Tell me the one where you're going to block child porn again

| reports that AOL, EarthLink, Microsoft, United Online and Yahoo are going to cooperate to block child porn.
The system works like this: When AOL employees become aware of a child pornography image included as an e-mail attachment, they forward the attachment and information about the sender's geographic location to the National Center for Missing & Exploited Children, which in turn sends it to the appropriate law enforcement agency. AOL also generates a digital fingerprint of the image so it can be automatically flagged if it flows through the company's network in the future.


Another possibility, Schoen said, is that child pornographers who know how the system works would simply make a tiny tweak to photographs to avoid detection--rendering the hash detection system useless.

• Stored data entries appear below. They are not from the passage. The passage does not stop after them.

$ cat config.mk
export PLATFORM = sky130hd
export DESIGN_NAME = mem_arbiter
export DESIGN_NICKNAME = d
export VERILOG_FILES = /design/src/rtl/mem_arbiter.sv
export SDC_FILE = /design/constraint.sdc
export NUM_CORES = 1
export LEC_CHECK = 0
export BUFFER_PORTS_ARGS = -buffer_cell sky130_fd_sc_hd__buf_2
export CAP_MARGIN = 20
export CORE_ASPECT_RATIO = 1.75
export CORE_MARGIN = 4
export CORE_UTILIZATION = 47
export CTS_BUF_LIST = sky130_fd_sc_hd__clkbuf_2
export DETAILED_ROUTE_END_ITERATION = 10
export MAX_ROUTING_LAYER = met4
export PLACE_DENSITY_LB_ADDON = 0.2
export SLEW_MARGIN = 10
export SYNTH_ARGS = -nofsm -noshare
export SYNTH_HDL_FRONTEND = slang
export SYNTH_SLANG_ARGS = --single-unit
$ cat constraint.sdc
create_clock -name clock -period 1.8 [get_ports clock]
set_input_delay 0.18 -clock clock [delete_from_list [all_inputs] [get_ports clock]]
set_output_delay 0.18 -clock clock [all_outputs]
set_load 0.01 [all_outputs]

Internet providers could counter-attack using a "locality sensitive hash" function that's designed to detect similar files, but even that in turn could be foiled if image files are encrypted.

Schoen is quite right, of course. Cryptographic hashes are particularly poorly suited to this problem because the whole point is for them to be sensitive to even single-bit errors. There certainly are fuzzier hashes but pretty much any hash function you use is going to be easy to defeat by even simple non-cryptographic transformations in the data, let alone by encryption.

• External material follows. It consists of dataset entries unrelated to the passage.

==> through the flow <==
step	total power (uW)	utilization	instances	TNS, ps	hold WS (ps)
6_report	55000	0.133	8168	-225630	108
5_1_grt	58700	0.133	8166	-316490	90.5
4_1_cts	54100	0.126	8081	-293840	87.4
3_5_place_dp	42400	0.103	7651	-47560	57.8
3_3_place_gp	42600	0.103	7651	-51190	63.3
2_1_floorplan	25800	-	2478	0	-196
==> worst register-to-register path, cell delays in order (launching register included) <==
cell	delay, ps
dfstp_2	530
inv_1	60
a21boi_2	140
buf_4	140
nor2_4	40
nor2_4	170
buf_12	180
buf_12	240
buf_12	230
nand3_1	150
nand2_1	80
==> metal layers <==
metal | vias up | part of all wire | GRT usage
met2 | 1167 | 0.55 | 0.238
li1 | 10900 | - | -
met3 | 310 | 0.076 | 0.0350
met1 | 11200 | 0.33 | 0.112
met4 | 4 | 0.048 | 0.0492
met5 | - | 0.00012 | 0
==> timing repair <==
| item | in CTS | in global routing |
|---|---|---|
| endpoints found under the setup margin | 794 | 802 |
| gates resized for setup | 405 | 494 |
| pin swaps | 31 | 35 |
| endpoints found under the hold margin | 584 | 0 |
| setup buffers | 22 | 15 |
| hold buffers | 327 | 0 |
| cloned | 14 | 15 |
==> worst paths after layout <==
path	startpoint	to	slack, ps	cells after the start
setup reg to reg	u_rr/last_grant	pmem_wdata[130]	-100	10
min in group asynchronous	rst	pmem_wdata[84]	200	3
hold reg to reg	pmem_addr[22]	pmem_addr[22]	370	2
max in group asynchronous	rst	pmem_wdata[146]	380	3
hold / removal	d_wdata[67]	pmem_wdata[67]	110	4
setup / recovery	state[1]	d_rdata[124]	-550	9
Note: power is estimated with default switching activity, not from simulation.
$ cat src/rtl/edge_event_monitor.sv
// Multi-channel edge event monitor: priming, channel array, count readout.
// EDGE_MONITOR_SYNC_EN synchronizes inputs and extends the priming window.
module edge_event_monitor
    import edge_event_monitor_pkg::*;
#(
    parameter int CHANNELS  = 4,
    parameter int CNT_W     = 8,
    parameter int EDGE_MODE = EDGE_RISE,
    parameter int SEL_W     = 2
) (
    input  logic                clk,
    input  logic                resetn,
    input  logic [CHANNELS-1:0] h,
    input  logic                clear,
    input  logic [SEL_W-1:0]    sel,
    output logic [CHANNELS-1:0] i,
    output logic [CNT_W-1:0]    count_o,
    output logic [CHANNELS-1:0] ovf
);

    if (SEL_W != sel_width(CHANNELS)) begin : g_bad_sel
        $error("SEL_W must equal clog2(CHANNELS)");
    end

    if (EDGE_MODE > EDGE_BOTH || EDGE_MODE < EDGE_RISE) begin : g_bad_mode
        $error("EDGE_MODE must be 0, 1 or 2");
    end

    logic             primed;
    logic [CNT_W-1:0] cnt_nxt [CHANNELS];
    logic [CNT_W-1:0] count_d;

`ifdef EDGE_MONITOR_SYNC_EN
    // Three edges flush the synchronizer and load h_q before counting.
    logic [1:0] prime_cnt;

    always_ff @(posedge clk or negedge resetn) begin
        if (!resetn) begin
            prime_cnt <= 2'd0;
        end else if (prime_cnt != 2'd3) begin
            prime_cnt <= prime_cnt + 2'd1;
        end
    end

    assign primed = (prime_cnt == 2'd3);
`else
    logic primed_q;

    always_ff @(posedge clk or negedge resetn) begin
        if (!resetn) begin
            primed_q <= 1'b0;
        end else begin
            primed_q <= 1'b1;
        end
    end

    assign primed = primed_q;
`endif

    for (genvar n = 0; n < CHANNELS; n++) begin : g_ch
        edge_event_channel #(
            .CNT_W     (CNT_W),
            .EDGE_MODE (EDGE_MODE)
        ) u_ch (
            .clk     (clk),
            .resetn  (resetn),
            .h       (h[n]),
            .primed  (primed),
            .clear   (clear),
            .i       (i[n]),
            .cnt_nxt (cnt_nxt[n]),
            .ovf     (ovf[n])
        );
    end

    // Out-of-range selects match no channel and read as zero.
    always_comb begin
        count_d = '0;
        for (int k = 0; k < CHANNELS; k++) begin
            if (sel == SEL_W'(k)) begin
                count_d = cnt_nxt[k];
            end
        end
    end

    always_ff @(posedge clk or negedge resetn) begin
        if (!resetn) begin
            count_o <= '0;
        end else begin
            count_o <= count_d;
        end
    end

endmodule

$ cat config.mk
export PLATFORM = sky130hd
export DESIGN_NAME = edge_event_monitor
export DESIGN_NICKNAME = d
export VERILOG_FILES = /design/src/rtl/edge_event_monitor_pkg.sv /design/src/rtl/edge_event_channel.sv /design/src/rtl/edge_event_monitor.sv
export SDC_FILE = /design/constraint.sdc
export NUM_CORES = 1
export LEC_CHECK = 0
export BUFFER_PORTS_ARGS = -buffer_cell sky130_fd_sc_hd__buf_4
export CAP_MARGIN = 40
export CORE_UTILIZATION = 37
export CTS_CLUSTER_SIZE = 8
export DETAILED_ROUTE_END_ITERATION = 7
export PLACE_DENSITY = 0.53
export SYNTH_ARGS = -nofsm -noshare
export SYNTH_HDL_FRONTEND = slang
export SYNTH_SLANG_ARGS = --single-unit
$ cat constraint.sdc
create_clock -name clk -period 3.9 [get_ports clk]
set_input_delay 0.78 -clock clk [delete_from_list [all_inputs] [get_ports clk]]
set_output_delay 0.78 -clock clk [all_outputs]
set_load 0.02 [all_outputs]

There are two challenges to making an encryption scheme work here. The first is that because ciphertext is so high entropy it's generally fairly easy to detect. The good news is that compressed images in general are very high entropy anyway, so ciphertext is fairly easy to hide there using standard steganographic techniques work. There are techniques for detecting steganography but they're not superfast and the job can be made arbitrarily difficult if you're willing to accept a suitably low coding rate.

The second challenge, is to design a scheme that doesn't require the communicating parties to exchange cryptographic keys. You could of course just carry the key in the message. This would still produce a basically random ciphertext which would defeat simple hash matching--until the ISPs reverse engineer your data format and figure out how to extract the encryption keys that is. However, there's a simple workaround use a short encryption key (say 24 bits or so) but don't put it in the message. The recipient just exhaustively searches the key space, which doesn't take long. Obviously, the ISPs could do the same thing but they're at a very severe disadvantage because they have to scan every candidate message--which is basically impractical--whereas you just need to scan the ones sent to you.